Records to use.
──────

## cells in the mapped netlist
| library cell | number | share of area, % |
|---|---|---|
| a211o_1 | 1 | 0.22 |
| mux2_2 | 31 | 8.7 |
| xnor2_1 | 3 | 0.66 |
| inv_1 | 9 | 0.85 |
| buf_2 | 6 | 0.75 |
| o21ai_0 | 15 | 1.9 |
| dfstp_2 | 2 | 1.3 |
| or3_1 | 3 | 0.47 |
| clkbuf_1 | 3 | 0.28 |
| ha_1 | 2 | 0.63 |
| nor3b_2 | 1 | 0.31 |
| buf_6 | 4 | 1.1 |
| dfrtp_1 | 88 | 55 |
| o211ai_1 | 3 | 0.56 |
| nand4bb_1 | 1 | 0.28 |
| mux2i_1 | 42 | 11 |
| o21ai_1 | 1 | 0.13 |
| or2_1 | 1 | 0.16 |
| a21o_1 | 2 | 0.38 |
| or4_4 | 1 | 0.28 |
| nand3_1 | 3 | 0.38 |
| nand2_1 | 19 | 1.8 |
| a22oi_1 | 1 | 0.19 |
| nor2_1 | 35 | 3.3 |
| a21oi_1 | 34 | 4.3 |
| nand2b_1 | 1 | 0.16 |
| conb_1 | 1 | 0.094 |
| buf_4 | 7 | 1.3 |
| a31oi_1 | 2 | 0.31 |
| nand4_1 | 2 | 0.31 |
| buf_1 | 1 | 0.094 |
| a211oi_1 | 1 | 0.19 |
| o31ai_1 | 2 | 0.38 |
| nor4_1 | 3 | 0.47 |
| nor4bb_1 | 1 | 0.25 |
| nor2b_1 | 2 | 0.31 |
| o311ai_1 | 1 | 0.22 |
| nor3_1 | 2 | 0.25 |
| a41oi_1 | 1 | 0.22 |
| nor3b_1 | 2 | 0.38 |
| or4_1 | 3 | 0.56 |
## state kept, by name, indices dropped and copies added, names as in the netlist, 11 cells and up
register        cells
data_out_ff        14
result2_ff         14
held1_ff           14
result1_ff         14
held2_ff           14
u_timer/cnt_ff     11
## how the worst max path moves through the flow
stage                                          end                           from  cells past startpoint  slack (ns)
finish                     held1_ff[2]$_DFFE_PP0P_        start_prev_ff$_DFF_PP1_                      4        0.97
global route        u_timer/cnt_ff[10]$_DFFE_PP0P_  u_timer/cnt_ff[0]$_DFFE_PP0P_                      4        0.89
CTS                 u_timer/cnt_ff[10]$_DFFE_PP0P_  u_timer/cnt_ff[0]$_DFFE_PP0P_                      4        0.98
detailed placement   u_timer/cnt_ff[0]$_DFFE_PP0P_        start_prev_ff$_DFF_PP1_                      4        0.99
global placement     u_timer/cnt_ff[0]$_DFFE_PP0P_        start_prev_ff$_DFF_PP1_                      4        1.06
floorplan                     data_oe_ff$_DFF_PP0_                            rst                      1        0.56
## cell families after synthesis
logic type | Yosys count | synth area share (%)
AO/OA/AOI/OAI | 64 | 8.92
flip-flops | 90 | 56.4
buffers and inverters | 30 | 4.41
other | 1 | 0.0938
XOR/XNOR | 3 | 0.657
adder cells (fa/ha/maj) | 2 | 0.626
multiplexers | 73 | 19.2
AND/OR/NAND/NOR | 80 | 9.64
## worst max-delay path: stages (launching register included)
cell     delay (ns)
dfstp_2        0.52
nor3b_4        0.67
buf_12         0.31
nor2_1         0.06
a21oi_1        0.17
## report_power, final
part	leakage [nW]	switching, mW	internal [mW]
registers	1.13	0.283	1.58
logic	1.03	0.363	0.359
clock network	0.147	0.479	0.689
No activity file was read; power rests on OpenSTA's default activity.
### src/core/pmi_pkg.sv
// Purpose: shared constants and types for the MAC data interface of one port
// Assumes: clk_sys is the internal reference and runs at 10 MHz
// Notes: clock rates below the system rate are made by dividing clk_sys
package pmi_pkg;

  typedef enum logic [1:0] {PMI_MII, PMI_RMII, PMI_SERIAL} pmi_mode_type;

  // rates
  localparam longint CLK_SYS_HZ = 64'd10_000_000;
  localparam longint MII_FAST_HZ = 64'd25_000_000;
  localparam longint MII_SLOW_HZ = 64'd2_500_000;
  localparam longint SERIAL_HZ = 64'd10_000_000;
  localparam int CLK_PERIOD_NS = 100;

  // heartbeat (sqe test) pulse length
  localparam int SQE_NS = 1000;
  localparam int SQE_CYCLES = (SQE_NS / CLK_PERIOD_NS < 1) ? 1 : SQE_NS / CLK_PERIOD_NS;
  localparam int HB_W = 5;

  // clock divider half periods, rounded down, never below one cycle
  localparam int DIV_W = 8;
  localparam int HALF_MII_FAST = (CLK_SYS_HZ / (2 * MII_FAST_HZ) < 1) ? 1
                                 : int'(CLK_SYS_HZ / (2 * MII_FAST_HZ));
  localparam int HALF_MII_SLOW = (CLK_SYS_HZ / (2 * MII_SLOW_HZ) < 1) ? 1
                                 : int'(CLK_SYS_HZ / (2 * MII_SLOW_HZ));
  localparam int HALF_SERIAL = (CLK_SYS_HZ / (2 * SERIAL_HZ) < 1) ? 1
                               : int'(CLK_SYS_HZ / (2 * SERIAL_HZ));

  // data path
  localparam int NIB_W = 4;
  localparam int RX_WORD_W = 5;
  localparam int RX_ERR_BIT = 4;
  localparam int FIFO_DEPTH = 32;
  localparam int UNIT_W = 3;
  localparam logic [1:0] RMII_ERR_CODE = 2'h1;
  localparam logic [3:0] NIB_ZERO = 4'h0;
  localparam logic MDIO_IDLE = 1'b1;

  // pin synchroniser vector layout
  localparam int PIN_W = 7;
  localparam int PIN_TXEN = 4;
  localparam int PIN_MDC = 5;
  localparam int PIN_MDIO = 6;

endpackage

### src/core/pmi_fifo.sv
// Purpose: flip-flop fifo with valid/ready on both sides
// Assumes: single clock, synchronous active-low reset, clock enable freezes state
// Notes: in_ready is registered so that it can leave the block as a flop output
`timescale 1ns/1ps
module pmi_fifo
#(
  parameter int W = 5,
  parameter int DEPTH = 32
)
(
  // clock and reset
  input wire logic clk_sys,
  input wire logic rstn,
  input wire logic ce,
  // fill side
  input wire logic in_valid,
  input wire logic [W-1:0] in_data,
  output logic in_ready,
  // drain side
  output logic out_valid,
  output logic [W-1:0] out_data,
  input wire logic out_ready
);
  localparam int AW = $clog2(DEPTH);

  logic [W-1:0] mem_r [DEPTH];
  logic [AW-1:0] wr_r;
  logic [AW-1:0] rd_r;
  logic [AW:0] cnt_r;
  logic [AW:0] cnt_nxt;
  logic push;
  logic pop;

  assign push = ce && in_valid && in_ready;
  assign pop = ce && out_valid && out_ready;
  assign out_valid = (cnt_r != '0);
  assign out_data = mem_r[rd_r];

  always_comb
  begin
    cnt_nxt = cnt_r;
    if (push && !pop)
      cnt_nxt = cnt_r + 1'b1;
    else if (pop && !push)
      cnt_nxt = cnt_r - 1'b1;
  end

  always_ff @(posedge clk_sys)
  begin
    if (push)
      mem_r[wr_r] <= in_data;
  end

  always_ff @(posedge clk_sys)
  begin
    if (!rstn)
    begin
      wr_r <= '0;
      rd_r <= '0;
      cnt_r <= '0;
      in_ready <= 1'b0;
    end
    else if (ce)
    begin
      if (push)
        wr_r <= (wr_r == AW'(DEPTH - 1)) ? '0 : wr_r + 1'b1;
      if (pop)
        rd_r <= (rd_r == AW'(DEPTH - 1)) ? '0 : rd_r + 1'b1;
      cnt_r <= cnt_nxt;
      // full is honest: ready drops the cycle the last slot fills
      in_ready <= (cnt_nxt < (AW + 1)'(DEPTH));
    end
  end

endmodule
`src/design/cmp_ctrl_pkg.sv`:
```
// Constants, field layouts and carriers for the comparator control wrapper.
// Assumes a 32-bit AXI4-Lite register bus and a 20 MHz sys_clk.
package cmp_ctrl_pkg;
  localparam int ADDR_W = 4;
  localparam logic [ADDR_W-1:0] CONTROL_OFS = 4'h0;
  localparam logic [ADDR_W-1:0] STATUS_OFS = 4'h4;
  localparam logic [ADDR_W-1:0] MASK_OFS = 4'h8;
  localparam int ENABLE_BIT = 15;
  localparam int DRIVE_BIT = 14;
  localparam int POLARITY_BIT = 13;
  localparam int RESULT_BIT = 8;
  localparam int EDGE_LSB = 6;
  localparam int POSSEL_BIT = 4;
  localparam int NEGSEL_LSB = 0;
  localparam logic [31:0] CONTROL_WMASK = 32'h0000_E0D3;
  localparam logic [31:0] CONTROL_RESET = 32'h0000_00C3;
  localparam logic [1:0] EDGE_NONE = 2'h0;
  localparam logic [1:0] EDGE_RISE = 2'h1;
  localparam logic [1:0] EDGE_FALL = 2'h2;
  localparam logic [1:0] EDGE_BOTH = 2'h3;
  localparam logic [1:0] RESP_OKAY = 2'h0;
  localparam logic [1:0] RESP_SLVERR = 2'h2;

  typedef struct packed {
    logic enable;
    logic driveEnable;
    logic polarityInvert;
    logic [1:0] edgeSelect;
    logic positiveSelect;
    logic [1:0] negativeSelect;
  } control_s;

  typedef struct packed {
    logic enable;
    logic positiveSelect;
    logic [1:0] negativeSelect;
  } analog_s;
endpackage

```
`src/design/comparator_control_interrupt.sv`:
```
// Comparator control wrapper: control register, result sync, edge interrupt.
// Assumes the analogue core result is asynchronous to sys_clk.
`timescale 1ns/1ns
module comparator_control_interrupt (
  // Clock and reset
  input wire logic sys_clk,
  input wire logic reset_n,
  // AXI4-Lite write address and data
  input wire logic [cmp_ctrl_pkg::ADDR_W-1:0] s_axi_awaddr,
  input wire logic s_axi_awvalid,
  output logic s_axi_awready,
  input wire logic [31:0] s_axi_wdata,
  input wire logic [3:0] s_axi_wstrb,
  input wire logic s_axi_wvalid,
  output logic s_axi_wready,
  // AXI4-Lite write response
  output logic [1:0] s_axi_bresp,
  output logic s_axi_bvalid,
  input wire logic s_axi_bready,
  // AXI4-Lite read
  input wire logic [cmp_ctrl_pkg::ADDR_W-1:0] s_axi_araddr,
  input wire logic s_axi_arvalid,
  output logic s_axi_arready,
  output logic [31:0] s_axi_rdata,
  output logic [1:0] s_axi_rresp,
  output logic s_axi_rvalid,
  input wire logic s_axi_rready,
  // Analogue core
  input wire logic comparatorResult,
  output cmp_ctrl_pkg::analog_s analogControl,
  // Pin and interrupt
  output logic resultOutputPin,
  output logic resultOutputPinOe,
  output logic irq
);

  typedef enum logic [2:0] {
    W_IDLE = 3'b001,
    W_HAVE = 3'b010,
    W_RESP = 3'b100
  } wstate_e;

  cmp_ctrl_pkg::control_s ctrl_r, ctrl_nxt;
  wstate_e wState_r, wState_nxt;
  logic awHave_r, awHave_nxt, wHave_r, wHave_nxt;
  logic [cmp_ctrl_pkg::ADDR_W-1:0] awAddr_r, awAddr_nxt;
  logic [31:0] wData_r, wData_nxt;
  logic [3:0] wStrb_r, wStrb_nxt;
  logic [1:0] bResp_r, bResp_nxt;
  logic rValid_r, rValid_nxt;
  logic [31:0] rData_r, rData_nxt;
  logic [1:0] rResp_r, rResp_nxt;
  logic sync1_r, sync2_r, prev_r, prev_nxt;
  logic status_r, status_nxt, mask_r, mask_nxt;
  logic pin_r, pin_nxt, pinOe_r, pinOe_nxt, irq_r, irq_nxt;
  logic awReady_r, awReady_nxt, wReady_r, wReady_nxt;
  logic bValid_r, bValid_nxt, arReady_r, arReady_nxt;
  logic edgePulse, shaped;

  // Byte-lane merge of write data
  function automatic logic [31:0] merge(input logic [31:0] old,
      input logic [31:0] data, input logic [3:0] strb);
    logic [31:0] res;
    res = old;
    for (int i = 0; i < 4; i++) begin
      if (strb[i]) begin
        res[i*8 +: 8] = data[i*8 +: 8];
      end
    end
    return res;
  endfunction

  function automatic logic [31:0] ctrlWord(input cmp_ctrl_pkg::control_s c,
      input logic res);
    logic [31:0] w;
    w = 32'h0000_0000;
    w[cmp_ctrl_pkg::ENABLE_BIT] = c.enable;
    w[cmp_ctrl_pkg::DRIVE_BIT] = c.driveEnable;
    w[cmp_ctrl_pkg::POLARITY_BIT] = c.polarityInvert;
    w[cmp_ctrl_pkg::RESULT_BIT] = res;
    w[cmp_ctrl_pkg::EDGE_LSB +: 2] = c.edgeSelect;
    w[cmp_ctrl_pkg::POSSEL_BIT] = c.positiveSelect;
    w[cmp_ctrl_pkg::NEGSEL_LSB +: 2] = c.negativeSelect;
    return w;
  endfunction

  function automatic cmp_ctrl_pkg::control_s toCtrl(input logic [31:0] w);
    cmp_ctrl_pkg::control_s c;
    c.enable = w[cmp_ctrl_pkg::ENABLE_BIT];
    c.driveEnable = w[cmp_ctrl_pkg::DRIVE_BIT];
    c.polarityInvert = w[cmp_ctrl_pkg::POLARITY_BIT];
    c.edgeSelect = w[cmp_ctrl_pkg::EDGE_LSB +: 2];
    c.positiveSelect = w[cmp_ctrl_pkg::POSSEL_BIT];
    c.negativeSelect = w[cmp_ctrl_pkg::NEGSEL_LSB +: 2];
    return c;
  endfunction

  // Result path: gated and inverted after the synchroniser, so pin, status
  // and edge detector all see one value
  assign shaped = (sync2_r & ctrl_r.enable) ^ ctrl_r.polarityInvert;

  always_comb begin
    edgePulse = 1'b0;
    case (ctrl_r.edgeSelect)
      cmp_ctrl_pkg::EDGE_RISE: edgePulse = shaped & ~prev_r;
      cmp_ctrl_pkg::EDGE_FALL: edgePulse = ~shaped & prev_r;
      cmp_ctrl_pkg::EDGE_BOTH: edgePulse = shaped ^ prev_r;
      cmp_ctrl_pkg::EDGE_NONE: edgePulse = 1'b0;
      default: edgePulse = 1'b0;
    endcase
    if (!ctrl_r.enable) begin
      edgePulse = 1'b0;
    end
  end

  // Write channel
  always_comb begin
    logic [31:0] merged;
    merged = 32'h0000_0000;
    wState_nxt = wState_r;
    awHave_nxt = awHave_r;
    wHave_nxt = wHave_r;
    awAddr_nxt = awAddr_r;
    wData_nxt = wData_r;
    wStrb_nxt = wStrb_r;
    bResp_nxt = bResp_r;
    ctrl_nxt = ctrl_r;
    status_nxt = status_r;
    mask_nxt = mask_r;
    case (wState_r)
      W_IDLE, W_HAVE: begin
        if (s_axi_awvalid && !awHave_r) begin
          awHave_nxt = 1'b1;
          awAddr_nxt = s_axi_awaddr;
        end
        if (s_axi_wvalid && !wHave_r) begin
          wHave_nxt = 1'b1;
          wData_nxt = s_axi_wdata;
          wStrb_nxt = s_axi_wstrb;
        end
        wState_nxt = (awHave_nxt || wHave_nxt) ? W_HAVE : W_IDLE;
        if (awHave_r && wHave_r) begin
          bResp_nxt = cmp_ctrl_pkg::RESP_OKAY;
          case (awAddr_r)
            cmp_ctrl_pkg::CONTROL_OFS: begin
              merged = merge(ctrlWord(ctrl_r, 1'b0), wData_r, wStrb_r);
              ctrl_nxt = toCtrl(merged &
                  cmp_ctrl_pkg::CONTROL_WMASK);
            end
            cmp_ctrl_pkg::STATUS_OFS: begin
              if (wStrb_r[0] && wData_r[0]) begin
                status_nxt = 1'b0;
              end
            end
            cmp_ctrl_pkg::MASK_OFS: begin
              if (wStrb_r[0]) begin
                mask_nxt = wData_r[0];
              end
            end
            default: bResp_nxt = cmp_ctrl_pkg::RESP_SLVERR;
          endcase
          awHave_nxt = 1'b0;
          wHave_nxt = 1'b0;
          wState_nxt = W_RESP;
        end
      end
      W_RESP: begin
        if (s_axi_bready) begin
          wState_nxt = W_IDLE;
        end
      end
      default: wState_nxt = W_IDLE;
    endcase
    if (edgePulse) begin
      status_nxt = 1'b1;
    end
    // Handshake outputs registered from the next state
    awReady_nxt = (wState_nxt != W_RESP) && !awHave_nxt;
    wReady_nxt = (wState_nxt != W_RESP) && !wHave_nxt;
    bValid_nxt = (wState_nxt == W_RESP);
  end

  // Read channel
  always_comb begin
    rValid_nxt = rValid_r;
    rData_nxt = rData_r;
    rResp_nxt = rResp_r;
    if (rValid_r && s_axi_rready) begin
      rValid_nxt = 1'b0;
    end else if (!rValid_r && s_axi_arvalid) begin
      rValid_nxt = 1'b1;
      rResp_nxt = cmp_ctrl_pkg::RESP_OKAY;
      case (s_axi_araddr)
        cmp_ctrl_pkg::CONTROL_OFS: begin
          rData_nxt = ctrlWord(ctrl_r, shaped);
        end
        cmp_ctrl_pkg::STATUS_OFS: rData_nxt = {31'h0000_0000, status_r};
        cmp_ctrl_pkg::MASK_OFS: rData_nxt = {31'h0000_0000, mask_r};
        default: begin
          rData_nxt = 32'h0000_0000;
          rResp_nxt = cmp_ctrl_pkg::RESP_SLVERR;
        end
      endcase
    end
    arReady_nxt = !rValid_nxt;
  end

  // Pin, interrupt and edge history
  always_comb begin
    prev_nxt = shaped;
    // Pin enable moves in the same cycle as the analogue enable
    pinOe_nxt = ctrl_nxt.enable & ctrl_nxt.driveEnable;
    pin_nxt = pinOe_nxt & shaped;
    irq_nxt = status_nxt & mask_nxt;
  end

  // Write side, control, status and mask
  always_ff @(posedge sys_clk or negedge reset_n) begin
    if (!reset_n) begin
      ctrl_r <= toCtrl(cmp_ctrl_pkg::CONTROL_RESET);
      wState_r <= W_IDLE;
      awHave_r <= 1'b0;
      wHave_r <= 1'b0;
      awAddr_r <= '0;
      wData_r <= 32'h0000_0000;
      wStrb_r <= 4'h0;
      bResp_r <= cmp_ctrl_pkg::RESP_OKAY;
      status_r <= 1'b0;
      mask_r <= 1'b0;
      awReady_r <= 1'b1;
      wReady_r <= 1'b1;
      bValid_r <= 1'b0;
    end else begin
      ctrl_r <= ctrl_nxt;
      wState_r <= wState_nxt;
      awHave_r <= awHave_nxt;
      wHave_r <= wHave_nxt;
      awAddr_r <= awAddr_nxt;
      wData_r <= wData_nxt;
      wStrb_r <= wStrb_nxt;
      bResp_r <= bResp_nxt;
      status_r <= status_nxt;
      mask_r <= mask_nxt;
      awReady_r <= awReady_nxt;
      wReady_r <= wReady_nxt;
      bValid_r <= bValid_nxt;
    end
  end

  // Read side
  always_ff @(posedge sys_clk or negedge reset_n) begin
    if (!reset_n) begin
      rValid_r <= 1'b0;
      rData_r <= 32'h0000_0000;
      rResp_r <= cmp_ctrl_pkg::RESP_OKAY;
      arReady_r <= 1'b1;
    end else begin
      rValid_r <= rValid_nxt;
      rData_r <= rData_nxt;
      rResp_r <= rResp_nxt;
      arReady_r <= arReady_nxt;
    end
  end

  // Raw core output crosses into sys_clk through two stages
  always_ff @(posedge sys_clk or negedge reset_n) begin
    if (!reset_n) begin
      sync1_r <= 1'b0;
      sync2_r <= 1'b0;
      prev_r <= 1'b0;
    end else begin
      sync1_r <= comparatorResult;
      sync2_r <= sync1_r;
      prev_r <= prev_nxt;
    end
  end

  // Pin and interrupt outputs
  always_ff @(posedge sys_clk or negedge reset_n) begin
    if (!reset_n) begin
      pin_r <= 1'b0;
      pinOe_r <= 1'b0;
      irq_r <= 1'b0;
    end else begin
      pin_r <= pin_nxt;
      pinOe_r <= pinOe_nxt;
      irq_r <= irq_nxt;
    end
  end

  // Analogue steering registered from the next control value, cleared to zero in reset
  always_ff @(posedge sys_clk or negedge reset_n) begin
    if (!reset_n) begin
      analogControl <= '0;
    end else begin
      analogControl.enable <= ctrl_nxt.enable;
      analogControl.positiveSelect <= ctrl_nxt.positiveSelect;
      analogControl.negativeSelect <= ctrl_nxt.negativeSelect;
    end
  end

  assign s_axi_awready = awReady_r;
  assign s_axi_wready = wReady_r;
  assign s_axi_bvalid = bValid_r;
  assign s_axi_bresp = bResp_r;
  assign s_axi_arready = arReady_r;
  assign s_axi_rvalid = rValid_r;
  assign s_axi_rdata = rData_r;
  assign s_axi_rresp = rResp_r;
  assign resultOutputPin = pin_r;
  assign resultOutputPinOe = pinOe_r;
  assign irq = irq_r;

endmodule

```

──────

What the exercise asks. Wherever the word "netlist" appears in the records above, copy that line.

Answer to the exercise.
## cells in the mapped netlist
## state kept, by name, indices dropped and copies added, names as in the netlist, 11 cells and up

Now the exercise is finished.